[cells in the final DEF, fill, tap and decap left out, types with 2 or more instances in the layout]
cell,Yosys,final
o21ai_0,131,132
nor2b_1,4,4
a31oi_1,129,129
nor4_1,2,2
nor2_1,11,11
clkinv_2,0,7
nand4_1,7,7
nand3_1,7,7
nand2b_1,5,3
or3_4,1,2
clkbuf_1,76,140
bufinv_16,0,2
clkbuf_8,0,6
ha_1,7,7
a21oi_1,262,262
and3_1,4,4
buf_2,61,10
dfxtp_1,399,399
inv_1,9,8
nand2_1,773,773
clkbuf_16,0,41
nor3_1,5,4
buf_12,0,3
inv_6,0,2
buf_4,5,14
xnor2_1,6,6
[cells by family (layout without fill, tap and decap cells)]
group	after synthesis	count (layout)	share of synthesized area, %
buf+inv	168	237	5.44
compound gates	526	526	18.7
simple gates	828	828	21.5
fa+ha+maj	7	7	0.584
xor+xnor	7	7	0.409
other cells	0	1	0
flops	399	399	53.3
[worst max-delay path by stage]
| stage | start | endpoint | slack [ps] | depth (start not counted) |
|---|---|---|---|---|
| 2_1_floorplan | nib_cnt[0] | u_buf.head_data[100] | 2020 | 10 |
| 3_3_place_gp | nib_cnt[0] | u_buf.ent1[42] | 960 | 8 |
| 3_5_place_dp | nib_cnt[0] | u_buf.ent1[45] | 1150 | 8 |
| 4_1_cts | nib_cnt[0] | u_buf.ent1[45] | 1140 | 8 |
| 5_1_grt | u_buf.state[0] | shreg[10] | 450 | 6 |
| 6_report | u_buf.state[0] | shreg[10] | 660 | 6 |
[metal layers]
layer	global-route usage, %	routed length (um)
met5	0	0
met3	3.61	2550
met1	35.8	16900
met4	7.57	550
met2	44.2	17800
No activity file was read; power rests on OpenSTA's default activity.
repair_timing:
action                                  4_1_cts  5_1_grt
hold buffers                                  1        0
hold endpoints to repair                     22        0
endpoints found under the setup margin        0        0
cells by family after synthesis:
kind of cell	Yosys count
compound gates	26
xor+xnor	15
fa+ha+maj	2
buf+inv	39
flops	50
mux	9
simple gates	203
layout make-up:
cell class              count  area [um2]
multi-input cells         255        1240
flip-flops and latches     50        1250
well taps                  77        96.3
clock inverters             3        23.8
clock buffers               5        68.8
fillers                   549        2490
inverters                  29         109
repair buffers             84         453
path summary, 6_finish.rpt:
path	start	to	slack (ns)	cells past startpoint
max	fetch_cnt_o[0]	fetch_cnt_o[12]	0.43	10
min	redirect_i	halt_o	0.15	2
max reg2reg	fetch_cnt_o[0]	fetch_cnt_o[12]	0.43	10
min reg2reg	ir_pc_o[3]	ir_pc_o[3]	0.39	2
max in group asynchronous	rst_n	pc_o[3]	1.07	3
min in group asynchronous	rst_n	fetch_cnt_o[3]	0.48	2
[config.mk]
export PLATFORM = sky130hd
export DESIGN_NAME = dout_display_flat
export DESIGN_NICKNAME = d
export VERILOG_FILES = /design/src/rtl/dout_display_if.sv /design/src/rtl/dout_display.sv /design/src/flat_wrapper.sv
export SDC_FILE = /design/constraint.sdc
export NUM_CORES = 1
export LEC_CHECK = 0
export CAP_MARGIN = 20
export CORE_MARGIN = 2
export CORE_UTILIZATION = 50
export DETAILED_ROUTE_END_ITERATION = 7
export PLACE_DENSITY = 0.69
export SYNTH_ARGS = -nofsm -noshare
export SYNTH_HDL_FRONTEND = slang
export SYNTH_SLANG_ARGS = --single-unit
[constraint.sdc]
create_clock -name Clock -period 4.9 [get_ports Clock]
set_input_delay 0.49 -clock Clock [delete_from_list [all_inputs] [get_ports Clock]]
set_output_delay 0.49 -clock Clock [all_outputs]
set_load 0.02 [all_outputs]
[src/rtl/dout_display_if.sv]
// CPU data-output bus: the CPU presents Dout qualified by the level Dval, and
// the display end reports Busy while a conversion is in flight.
interface dout_display_if;
    logic [7:0] Dout;
    logic       Dval;
    logic       Busy;

    modport master (output Dout, output Dval, input  Busy);
    modport slave  (input  Dout, input  Dval, output Busy);
endinterface

[src/rtl/dout_display.sv]
// Display end of the CPU data-output bus: converts each accepted word to sign plus
// three BCD digits (sequential double-dabble) and scans a 4-digit active-low 7-seg.
module dout_display #(
    parameter int SCAN_DIV = 50000,
    parameter bit SIGNED   = 1'b1
) (
    input  logic           Clock,
    input  logic           Reset,
    dout_display_if.slave  bus,
    output logic [6:0]     Seg,
    output logic [3:0]     An
);
    localparam int CNT_W = (SCAN_DIV > 2) ? $clog2(SCAN_DIV) : 1;

    localparam logic [3:0] DIG_MINUS = 4'hA;
    localparam logic [3:0] DIG_BLANK = 4'hF;

    typedef enum logic [1:0] {S_IDLE, S_LOAD, S_SHIFT, S_COMMIT} state_t;

    state_t      r_state, w_state_nxt;
    logic [7:0]  r_data, r_pend_data, r_mag;
    logic        r_pend_vld, r_neg;
    logic [11:0] r_bcd, w_bcd_adj;
    logic [3:0]  r_bitcnt;
    logic [11:0] r_disp_bcd;
    logic        r_disp_neg;
    logic        w_take_pend, w_take_dval, w_capture_pend;
    logic [CNT_W-1:0] r_scan_cnt;
    logic [1:0]  r_idx;
    logic [3:0]  w_digit [4];

    function automatic logic [11:0] dabble_adj(input logic [11:0] b);
        logic [11:0] r;
        for (int i = 0; i < 3; i++)
            r[i*4 +: 4] = (b[i*4 +: 4] >= 4'd5) ? b[i*4 +: 4] + 4'd3 : b[i*4 +: 4];
        return r;
    endfunction

    function automatic logic [6:0] seg_code(input logic [3:0] d);
        case (d)
            4'd0:    return 7'h40;
            4'd1:    return 7'h79;
            4'd2:    return 7'h24;
            4'd3:    return 7'h30;
            4'd4:    return 7'h19;
            4'd5:    return 7'h12;
            4'd6:    return 7'h02;
            4'd7:    return 7'h78;
            4'd8:    return 7'h00;
            4'd9:    return 7'h10;
            4'hA:    return 7'h3F;
            default: return 7'h7F;
        endcase
    endfunction

    always_ff @(posedge Clock) begin
        if (Reset) r_state <= S_IDLE;
        else       r_state <= w_state_nxt;
    end

    always_comb begin
        w_state_nxt    = r_state;
        w_take_pend    = 1'b0;
        w_take_dval    = 1'b0;
        // Any Dval not consumed directly by an idle engine lands in the pending slot.
        w_capture_pend = bus.Dval && ((r_state != S_IDLE) || r_pend_vld);
        case (r_state)
            S_IDLE: begin
                if (r_pend_vld) begin
                    w_take_pend = 1'b1;
                    w_state_nxt = S_LOAD;
                end else if (bus.Dval) begin
                    w_take_dval = 1'b1;
                    w_state_nxt = S_LOAD;
                end
            end
            S_LOAD:   w_state_nxt = S_SHIFT;
            S_SHIFT:  if (r_bitcnt == 4'd1) w_state_nxt = S_COMMIT;
            S_COMMIT: w_state_nxt = S_IDLE;
            default:  w_state_nxt = S_IDLE;
        endcase
    end

    assign bus.Busy  = (r_state != S_IDLE);
    assign w_bcd_adj = dabble_adj(r_bcd);

    always_ff @(posedge Clock) begin
        if (Reset)               r_pend_vld <= 1'b0;
        else if (w_capture_pend) r_pend_vld <= 1'b1;
        else if (w_take_pend)    r_pend_vld <= 1'b0;
    end

    always_ff @(posedge Clock) begin
        if (w_capture_pend) r_pend_data <= bus.Dout;
        if (w_take_pend)      r_data <= r_pend_data;
        else if (w_take_dval) r_data <= bus.Dout;
        if (r_state == S_LOAD) begin
            r_neg    <= SIGNED && r_data[7];
            r_mag    <= (SIGNED && r_data[7]) ? (~r_data + 8'd1) : r_data;
            r_bcd    <= '0;
            r_bitcnt <= 4'd8;
        end else if (r_state == S_SHIFT) begin
            {r_bcd, r_mag} <= {w_bcd_adj[10:0], r_mag, 1'b0};
            r_bitcnt       <= r_bitcnt - 4'd1;
        end
    end

    // Display registers move only here, so the scan never shows a half-converted value.
    always_ff @(posedge Clock) begin
        if (Reset) begin
            r_disp_bcd <= '0;
            r_disp_neg <= 1'b0;
        end else if (r_state == S_COMMIT) begin
            r_disp_bcd <= r_bcd;
            r_disp_neg <= r_neg;
        end
    end

    always_comb begin
        w_digit[0] = r_disp_bcd[3:0];
        w_digit[1] = ((r_disp_bcd[11:8] == 4'd0) && (r_disp_bcd[7:4] == 4'd0))
                     ? DIG_BLANK : r_disp_bcd[7:4];
        w_digit[2] = (r_disp_bcd[11:8] == 4'd0) ? DIG_BLANK : r_disp_bcd[11:8];
        w_digit[3] = r_disp_neg ? DIG_MINUS : DIG_BLANK;
    end

    always_ff @(posedge Clock) begin
        if (Reset) begin
            r_scan_cnt <= '0;
            r_idx      <= 2'd0;
            An         <= 4'hF;
            Seg        <= 7'h7F;
        end else begin
            An  <= ~(4'b0001 << r_idx);
            Seg <= seg_code(w_digit[r_idx]);
            if (r_scan_cnt == CNT_W'(SCAN_DIV - 1)) begin
                r_scan_cnt <= '0;
                r_idx      <= r_idx + 2'd1;
            end else begin
                r_scan_cnt <= r_scan_cnt + 1'b1;
            end
        end
    end
endmodule

[src/flat_wrapper.sv]
// flat-port wrapper written by rule: the top's interface ports become plain ports
module dout_display_flat 
#(
    parameter int SCAN_DIV = 50000,
    parameter bit SIGNED   = 1'b1
)
  (Clock, Reset, Seg, An, bus_Dout, bus_Dval, bus_Busy);
  dout_display_if bus_i ();
  input  logic Clock;
  input  logic Reset;
  output logic [6:0] Seg;
  output logic [3:0] An;
  input wire logic [$bits(bus_i.Dout)-1:0] bus_Dout;
  input wire logic [$bits(bus_i.Dval)-1:0] bus_Dval;
  output wire logic [$bits(bus_i.Busy)-1:0] bus_Busy;
  assign bus_i.Dout = bus_Dout;
  assign bus_i.Dval = bus_Dval;
  assign bus_Busy = bus_i.Busy;
  dout_display #(.SCAN_DIV(SCAN_DIV), .SIGNED(SIGNED)) u_core (.Clock(Clock), .Reset(Reset), .bus(bus_i), .Seg(Seg), .An(An));
endmodule
==> metrics.md <==
| Metric | Value |
|---|---|
| Fraction of layout cells with a size suffix above 1 | `0.0641` |
| Slew Viols, Final | `0` |
| Final cell count without fillers | `between 500 and 600` |
| Hold Path Class | `reg -> reg` |
| Distinct cells, synth | `47` |
| Worst path cell trace | `clkdlybuf4s50_1 > clkinv_1 > nand2_1 > nor2_1` |
| # fillers | `661` |
| Final setup vio count | `0` |
| IO Port Bufs | `22` |
| Setup TNS | `0 ns` |
| Die area | `approximately 0.0087 mm^2` |
| Leading area contributor after synthesis | `dfxtp_1` |
| Clock transition at the registers of the reported paths | `approximately 0.08 ns` |
| Setup ws final | `around 2.5 ns` |
| Fmax | `417 MHz` |
| Most frequent cells in the layout | `nor2_1, dfxtp_1, nand2_1, edfxtp_1, mux2i_1` |
| Die Y | `93.3 um` |
| Remaining Overflow, GRT | `0` |
| Antenna Nets Post-Route | `0` |
| Hold path startpoint | `u_core.r_scan_cnt[0]` |
| Unrepaired setup endpoints after global routing | `no` |
| Clk_skew | `0.00660 ns` |
| Final hold violations | `0` |
| CTS tree | `yes` |
| Number of global-route vias before repair | `2671` |
| Status | `finished clean` |
| Num Clock Sinks | `86` |
| H-tree depth | `3` |
| Num ports | `23` |
| Minimum clock period | `2.40 ns` |
| Required @ worst endpoint | `5.11 ns` |
| Num CTS Buffers | `9` |
| Commonest non-fill, non-tap cell in the layout | `nor2_1` |
| Core Area | `0.00773 mm^2` |
| Seq cells post-synth | `86` |
| Area grow syn2layout | `12.3%` |
| Crit share post-route | `0.489` |
| FF+latch area | `0.00197 mm^2` |
| Post-route cell area | `0.00448 mm^2` |
| Via Count | `2731` |
| Main flop type after synthesis | `dfxtp_1` |
| Synth area leaders | `dfxtp_1, edfxtp_1, ha_1` |
| Std-Cell Rows | `32` |
| Setup Fix Bufs, Post-CTS | `0` |
| Leak | `1.66 nW` |
| Syn Inst Count | `around 400` |
| Power per cell area | `432 mW/mm^2` |
| Crit-path max FO | `23` |
| Worst IR drop on VDD | `0.374 mV` |
| Initial DRT Pass Iterations | `4` |
| Deepest clock path buffer count | `2` |
| Post-synth EDFFs | `25` |
| DP Worst Slack | `2.12 ns` |
| Worst Setup SP | `Reset` |
| Reg2reg setup slack | `2.52 ns` |
| Slowest-stage cell, CP | `clkdlybuf4s50_1` |
| Slowest Stage Delay on Critical Path | `between 1 and 1.5 ns` |
| Post-synth top area share | `0.306` |
| Antenna fix cells | `0` |
| Kind of cell adding the most delay to the critical path | `buffers and inverters` |
| Mapped Nets | `430` |
| Area taken by multi-input logic gates | `0.00187 mm^2` |
| Placed Cells incl. Taps | `506` |
| Placed Area | `0.00426 mm^2` |
| Synth Cell Area | `0.00399 mm^2` |
| Via density | `5.22` |
| Hold slack | `0.476 ns` |
| Clock Root Buffer | `clkbuf_8` |
| GPL Wtd Cong | `between 0.8 and 0.9` |
| CTS resizes | `0` |
| Slew Limit Headroom | `0.343` |
| Reg-to-Reg Start | `u_core.r_disp_bcd[11]` |
| Residual DRC | `0` |
| First-pass GRT wire length | `11.5 mm` |
| Max Cap Viol | `0` |
| Hold buffer count at cts | `0` |
| Clock latency at the later pin of the worst-skew pair | `0.34 ns` |
| CP Class | `in -> reg` |
| CP Capture Type | `register` |
| Final wirelength | `6.38 mm` |
| Mean post-synth cell area | `roughly 10 um^2` |
| Worst-Margin Slew | `0.986 ns` |
| GRT Overall Usage | `0.162` |
| Hpwl dp | `~4.4 mm` |
| DIE WIDTH | `about 93 um` |
| Wire per inst | `12.2 um` |
| DRT iter0 DRCs | `73` |
| Nets | `447` |
| Asr flop ratio synth | `0` |
| Synthesis warning total | `0` |
| Crit start category | `input port` |
| Largest net degree at the start of global routing | `33` |
| CP arrival | `2.61 ns` |
| Starting density of the core | `0.517` |
| Buf+Inv Stages, Crit Path | `2` |
| Sequential fraction of the synthesis area | `0.494` |
| Initial antenna violation count | `0` |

++++++++++

■ GOAL OF THE EXERCISE ■
Working from the entries above, filter out every line that lacks "flops" and copy what remains.

■ EXERCISE OUTPUT ■
flops	399	399	53.3
flops	50
flip-flops and latches     50        1250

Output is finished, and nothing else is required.